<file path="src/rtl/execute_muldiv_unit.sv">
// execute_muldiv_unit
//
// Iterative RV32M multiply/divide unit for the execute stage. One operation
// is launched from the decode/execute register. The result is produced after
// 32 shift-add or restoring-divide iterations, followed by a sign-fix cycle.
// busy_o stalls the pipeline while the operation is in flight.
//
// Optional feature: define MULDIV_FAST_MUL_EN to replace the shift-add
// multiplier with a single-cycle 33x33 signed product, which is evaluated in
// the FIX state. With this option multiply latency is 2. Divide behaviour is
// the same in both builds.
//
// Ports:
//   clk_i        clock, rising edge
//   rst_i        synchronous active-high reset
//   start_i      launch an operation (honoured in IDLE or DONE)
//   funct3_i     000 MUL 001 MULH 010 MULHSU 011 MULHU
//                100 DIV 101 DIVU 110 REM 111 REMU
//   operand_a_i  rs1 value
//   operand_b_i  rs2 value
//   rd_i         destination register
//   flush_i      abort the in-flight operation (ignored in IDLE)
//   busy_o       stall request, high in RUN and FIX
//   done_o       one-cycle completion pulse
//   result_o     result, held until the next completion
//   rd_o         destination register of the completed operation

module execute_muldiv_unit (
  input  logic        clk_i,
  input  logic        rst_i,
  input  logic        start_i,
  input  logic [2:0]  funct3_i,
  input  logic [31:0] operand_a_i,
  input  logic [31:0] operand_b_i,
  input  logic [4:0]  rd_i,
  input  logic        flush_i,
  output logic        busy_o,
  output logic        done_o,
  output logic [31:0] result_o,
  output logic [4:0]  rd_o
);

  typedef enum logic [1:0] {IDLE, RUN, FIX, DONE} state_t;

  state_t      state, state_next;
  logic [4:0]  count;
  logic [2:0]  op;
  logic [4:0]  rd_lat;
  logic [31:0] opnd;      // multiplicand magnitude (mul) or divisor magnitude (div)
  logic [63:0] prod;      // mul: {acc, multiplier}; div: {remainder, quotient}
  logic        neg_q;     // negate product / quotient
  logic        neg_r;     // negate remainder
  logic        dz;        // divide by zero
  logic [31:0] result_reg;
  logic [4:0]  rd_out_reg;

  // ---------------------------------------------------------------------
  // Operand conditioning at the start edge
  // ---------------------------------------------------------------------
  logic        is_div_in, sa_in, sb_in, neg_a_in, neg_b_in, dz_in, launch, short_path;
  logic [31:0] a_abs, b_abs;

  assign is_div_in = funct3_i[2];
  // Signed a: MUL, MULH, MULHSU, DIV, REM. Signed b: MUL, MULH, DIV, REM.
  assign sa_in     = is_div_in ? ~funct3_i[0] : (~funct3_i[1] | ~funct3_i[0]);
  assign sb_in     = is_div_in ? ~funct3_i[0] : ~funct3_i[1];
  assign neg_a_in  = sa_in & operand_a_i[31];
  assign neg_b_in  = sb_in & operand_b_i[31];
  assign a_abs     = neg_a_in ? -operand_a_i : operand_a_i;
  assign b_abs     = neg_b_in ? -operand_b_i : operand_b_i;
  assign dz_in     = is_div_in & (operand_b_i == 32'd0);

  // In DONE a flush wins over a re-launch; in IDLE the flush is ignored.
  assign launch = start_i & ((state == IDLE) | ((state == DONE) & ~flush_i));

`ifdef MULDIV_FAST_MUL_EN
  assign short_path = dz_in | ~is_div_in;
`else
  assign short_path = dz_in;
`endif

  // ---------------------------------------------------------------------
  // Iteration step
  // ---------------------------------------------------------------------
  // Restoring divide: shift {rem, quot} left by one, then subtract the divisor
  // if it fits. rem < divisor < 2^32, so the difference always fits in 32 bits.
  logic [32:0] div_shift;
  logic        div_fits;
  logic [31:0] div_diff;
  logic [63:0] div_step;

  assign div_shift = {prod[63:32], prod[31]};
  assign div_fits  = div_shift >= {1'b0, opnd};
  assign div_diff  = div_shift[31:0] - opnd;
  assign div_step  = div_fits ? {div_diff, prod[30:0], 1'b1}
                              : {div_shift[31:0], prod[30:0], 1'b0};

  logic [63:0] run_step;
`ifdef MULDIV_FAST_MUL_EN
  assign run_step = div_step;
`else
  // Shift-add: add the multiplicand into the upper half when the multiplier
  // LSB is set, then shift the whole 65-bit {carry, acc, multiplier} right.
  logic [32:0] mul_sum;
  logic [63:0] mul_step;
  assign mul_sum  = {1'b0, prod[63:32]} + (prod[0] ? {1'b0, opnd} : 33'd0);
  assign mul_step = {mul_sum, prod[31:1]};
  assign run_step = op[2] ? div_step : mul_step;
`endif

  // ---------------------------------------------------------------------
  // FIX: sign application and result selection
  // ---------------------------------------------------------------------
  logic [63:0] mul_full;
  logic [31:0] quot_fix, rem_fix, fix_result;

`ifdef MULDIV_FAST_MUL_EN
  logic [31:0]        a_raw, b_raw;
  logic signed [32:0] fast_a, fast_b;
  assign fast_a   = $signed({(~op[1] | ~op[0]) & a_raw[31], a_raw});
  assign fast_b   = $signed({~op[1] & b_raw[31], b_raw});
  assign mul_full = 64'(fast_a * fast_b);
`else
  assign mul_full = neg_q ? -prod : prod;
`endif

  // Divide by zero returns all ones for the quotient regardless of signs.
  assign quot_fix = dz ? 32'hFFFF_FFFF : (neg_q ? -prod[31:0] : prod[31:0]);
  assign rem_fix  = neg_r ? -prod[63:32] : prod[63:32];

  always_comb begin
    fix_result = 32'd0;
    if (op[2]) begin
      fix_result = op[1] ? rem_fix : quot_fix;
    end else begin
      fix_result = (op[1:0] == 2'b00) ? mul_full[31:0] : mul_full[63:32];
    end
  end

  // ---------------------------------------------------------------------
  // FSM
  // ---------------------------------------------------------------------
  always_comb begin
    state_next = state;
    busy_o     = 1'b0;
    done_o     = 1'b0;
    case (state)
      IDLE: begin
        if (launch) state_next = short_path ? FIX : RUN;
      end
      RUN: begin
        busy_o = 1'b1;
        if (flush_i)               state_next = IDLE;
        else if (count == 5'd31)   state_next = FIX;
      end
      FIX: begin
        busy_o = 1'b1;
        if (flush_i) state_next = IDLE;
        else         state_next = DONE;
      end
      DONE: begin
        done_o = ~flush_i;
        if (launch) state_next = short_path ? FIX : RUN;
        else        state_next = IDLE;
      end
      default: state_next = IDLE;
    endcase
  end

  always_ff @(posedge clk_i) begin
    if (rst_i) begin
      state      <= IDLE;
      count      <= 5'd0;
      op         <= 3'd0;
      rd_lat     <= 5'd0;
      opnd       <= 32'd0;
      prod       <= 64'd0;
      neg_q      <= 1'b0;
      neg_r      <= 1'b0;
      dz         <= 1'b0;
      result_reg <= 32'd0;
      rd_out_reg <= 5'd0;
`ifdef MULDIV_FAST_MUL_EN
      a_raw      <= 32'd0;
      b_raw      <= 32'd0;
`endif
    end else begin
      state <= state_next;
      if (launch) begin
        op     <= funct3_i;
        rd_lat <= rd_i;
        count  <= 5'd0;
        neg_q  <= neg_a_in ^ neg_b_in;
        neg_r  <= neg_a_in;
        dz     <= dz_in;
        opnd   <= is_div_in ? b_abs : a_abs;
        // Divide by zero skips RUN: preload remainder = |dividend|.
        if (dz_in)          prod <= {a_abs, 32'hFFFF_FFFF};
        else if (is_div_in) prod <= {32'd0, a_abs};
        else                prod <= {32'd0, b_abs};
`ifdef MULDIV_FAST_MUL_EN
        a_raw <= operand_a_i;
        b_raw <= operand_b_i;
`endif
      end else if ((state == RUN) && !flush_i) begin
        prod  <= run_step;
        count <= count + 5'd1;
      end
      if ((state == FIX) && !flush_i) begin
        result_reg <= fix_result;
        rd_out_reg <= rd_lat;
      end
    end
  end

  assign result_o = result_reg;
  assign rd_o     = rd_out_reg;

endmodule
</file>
━━━━━━━━━━━━━━━━
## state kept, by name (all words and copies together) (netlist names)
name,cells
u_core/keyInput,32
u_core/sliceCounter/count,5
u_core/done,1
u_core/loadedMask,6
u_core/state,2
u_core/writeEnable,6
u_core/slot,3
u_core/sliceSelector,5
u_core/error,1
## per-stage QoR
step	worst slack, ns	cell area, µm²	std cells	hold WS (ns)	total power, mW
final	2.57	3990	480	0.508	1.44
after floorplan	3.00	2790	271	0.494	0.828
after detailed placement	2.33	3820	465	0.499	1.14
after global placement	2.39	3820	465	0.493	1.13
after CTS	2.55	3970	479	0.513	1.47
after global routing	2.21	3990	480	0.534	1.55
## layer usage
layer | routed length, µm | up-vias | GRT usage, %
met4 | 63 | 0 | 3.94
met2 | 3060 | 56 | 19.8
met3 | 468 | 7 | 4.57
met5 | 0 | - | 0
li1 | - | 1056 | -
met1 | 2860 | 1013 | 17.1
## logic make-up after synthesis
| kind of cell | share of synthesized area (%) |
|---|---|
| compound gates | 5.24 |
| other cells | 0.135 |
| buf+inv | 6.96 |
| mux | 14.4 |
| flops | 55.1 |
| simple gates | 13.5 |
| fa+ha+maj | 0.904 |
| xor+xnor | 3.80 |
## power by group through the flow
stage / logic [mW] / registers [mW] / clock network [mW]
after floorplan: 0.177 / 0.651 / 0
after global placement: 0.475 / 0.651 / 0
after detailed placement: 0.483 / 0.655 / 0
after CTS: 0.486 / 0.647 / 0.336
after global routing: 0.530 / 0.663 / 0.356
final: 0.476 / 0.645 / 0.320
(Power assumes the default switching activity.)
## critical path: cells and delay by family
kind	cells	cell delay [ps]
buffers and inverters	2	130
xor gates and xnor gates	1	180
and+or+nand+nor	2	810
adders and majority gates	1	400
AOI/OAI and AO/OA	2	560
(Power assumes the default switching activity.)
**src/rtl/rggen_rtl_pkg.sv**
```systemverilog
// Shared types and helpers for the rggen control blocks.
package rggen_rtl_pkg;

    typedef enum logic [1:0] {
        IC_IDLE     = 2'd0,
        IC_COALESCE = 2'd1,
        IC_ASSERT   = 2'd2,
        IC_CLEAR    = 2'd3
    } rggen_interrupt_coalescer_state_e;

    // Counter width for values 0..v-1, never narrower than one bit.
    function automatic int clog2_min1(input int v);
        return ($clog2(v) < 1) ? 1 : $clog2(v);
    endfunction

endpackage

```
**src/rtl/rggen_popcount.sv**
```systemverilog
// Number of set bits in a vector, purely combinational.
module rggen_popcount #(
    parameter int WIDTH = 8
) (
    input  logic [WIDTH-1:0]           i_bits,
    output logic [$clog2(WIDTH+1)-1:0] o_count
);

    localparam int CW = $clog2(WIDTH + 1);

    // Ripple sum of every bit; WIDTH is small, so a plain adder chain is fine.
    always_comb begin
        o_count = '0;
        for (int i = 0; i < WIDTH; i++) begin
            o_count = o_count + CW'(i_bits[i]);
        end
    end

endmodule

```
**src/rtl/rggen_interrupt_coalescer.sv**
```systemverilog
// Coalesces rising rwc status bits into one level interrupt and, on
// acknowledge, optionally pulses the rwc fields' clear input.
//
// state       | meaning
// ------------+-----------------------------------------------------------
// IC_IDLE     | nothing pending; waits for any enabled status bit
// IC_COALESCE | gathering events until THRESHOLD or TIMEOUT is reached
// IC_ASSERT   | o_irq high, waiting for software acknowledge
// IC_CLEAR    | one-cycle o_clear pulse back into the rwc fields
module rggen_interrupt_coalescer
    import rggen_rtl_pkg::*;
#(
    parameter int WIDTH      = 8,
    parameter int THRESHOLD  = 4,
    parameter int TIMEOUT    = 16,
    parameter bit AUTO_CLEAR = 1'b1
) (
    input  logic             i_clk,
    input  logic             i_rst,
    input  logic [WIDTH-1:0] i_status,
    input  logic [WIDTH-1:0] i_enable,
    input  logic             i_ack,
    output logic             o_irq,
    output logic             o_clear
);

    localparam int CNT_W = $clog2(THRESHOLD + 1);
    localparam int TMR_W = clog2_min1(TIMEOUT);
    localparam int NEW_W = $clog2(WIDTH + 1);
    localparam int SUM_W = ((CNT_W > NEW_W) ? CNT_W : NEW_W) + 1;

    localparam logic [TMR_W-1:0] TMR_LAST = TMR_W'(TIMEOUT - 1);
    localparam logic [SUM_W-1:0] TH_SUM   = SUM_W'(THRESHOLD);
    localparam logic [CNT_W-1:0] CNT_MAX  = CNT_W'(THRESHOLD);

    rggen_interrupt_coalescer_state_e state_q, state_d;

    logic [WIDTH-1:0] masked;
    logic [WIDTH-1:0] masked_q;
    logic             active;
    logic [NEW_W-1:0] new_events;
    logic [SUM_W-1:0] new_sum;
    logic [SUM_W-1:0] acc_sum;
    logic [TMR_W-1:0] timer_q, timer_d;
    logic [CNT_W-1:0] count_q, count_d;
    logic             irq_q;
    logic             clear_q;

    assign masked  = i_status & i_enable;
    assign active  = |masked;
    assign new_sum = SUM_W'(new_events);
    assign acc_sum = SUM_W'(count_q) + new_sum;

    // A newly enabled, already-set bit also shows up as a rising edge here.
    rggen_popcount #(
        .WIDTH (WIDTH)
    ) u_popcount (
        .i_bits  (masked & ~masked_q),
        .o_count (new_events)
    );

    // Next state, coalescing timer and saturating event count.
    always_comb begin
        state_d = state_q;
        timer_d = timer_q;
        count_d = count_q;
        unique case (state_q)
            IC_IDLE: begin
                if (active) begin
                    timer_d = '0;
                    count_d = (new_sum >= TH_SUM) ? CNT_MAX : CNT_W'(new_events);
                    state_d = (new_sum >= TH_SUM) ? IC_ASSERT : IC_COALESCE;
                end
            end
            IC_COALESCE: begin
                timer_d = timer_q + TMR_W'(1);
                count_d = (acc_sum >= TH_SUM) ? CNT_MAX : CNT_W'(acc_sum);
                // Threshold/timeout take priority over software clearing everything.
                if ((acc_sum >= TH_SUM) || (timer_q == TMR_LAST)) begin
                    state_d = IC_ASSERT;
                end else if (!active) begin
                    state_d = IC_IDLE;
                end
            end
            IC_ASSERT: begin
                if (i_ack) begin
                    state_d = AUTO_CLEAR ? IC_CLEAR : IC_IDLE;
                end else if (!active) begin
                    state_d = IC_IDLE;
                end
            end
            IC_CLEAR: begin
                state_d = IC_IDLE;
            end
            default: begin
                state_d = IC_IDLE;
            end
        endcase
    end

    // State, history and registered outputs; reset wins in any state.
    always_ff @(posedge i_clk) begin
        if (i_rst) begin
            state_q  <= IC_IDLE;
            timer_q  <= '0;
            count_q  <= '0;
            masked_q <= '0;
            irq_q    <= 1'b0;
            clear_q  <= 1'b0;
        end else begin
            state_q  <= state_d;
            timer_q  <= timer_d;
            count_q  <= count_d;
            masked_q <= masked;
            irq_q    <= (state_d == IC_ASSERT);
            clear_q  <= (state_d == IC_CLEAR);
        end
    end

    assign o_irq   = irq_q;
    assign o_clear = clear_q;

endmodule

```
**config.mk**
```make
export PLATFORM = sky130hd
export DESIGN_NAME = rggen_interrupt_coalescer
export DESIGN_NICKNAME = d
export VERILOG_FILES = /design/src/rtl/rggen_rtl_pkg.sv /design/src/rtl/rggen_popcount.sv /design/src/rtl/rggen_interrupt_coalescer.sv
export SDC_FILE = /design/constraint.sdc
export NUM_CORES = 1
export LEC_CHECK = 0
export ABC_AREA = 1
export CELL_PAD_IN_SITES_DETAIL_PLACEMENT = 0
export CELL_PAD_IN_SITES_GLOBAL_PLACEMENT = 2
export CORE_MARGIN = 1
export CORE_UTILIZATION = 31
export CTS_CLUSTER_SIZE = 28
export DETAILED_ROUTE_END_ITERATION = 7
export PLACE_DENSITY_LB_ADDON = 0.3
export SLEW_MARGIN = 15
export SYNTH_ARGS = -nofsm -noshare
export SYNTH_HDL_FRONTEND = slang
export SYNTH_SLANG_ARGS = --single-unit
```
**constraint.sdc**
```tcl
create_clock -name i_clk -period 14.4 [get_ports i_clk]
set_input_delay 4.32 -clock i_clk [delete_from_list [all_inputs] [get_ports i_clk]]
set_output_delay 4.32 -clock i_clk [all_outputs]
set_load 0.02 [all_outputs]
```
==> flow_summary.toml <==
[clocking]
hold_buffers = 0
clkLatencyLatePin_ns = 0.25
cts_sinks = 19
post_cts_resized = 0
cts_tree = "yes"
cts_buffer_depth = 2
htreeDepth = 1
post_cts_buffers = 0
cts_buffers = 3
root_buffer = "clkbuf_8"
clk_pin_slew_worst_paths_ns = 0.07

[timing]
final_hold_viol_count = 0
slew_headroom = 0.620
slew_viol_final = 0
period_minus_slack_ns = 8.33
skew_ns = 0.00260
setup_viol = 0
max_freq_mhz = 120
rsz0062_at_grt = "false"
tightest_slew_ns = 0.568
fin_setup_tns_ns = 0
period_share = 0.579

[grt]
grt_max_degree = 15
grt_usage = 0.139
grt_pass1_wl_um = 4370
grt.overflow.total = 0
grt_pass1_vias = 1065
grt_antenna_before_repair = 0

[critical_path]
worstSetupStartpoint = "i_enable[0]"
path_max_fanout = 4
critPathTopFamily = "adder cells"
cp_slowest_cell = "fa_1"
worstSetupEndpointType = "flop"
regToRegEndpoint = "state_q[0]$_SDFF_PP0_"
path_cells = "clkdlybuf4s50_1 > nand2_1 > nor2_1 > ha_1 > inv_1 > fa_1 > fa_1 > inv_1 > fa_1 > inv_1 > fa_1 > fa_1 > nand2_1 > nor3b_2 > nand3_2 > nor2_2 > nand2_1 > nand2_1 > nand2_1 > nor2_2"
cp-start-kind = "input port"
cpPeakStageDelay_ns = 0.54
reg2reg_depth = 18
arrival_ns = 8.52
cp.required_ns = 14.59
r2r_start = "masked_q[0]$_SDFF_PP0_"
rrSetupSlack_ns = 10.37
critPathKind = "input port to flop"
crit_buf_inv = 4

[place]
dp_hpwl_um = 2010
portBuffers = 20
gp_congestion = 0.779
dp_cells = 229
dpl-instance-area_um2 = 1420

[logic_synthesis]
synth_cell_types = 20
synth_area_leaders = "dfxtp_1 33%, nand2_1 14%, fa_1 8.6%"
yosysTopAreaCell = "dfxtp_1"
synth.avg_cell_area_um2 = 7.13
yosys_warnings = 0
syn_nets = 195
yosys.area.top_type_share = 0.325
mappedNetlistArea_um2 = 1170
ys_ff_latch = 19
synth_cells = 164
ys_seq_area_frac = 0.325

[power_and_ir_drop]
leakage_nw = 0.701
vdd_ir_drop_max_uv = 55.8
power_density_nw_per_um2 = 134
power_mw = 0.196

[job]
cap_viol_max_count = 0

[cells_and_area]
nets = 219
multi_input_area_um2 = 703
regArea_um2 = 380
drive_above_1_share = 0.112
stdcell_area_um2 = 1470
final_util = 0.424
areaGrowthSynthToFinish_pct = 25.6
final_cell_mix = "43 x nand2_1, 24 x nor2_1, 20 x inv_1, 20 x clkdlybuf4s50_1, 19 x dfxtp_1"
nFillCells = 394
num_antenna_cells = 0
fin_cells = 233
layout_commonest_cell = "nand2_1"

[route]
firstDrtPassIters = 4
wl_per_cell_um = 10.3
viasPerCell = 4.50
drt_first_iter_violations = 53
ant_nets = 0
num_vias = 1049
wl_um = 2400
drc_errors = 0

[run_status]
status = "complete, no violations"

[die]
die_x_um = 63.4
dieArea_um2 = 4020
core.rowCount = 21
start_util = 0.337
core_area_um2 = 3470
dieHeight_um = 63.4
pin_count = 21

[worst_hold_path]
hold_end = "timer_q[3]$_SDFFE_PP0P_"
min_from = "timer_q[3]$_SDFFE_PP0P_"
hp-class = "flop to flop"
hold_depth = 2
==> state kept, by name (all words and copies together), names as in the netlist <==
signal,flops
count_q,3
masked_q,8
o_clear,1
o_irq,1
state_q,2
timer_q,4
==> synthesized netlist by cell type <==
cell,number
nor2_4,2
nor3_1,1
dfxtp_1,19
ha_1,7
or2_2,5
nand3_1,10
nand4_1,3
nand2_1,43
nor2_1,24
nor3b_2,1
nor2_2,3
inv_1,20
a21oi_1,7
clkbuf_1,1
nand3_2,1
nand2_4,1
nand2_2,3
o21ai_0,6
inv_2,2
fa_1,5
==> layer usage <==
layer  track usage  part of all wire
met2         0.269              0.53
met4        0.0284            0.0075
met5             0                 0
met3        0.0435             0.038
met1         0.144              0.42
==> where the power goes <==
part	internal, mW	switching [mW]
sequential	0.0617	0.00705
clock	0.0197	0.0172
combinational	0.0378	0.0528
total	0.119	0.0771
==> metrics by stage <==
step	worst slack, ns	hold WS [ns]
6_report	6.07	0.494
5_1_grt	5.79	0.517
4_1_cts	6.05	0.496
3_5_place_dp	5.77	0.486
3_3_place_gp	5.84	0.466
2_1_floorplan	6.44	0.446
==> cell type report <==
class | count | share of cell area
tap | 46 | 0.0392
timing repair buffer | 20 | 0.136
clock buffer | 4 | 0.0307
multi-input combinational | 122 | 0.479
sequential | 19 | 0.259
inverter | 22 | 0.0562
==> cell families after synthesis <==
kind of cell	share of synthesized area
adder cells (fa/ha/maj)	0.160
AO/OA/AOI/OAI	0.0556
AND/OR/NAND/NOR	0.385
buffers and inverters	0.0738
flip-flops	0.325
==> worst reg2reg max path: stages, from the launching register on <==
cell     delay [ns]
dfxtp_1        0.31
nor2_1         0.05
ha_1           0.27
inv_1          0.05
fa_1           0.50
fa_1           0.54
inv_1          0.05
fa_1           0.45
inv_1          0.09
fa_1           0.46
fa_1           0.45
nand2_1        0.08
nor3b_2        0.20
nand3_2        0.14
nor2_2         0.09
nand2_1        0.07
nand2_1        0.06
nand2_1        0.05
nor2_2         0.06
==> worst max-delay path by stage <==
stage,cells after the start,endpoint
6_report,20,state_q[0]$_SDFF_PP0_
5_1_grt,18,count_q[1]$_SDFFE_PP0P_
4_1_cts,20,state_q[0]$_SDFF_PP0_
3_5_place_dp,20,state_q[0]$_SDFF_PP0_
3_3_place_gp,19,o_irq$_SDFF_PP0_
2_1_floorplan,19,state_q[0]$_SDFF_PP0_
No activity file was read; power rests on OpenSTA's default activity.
━━━━━━━━━━━━━━━━
--- THE TASK ---
Write down, word for word, the lines above from the one containing "## state kept, by" through the one containing "buf+inv | 6.96 |", both ends included.

--- OUTPUT ---
## state kept, by name (all words and copies together) (netlist names)
name,cells
u_core/keyInput,32
u_core/sliceCounter/count,5
u_core/done,1
u_core/loadedMask,6
u_core/state,2
u_core/writeEnable,6
u_core/slot,3
u_core/sliceSelector,5
u_core/error,1
## per-stage QoR
step	worst slack, ns	cell area, µm²	std cells	hold WS (ns)	total power, mW
final	2.57	3990	480	0.508	1.44
after floorplan	3.00	2790	271	0.494	0.828
after detailed placement	2.33	3820	465	0.499	1.14
after global placement	2.39	3820	465	0.493	1.13
after CTS	2.55	3970	479	0.513	1.47
after global routing	2.21	3990	480	0.534	1.55
## layer usage
layer | routed length, µm | up-vias | GRT usage, %
met4 | 63 | 0 | 3.94
met2 | 3060 | 56 | 19.8
met3 | 468 | 7 | 4.57
met5 | 0 | - | 0
li1 | - | 1056 | -
met1 | 2860 | 1013 | 17.1
## logic make-up after synthesis
| kind of cell | share of synthesized area (%) |
|---|---|
| compound gates | 5.24 |
| other cells | 0.135 |
| buf+inv | 6.96 |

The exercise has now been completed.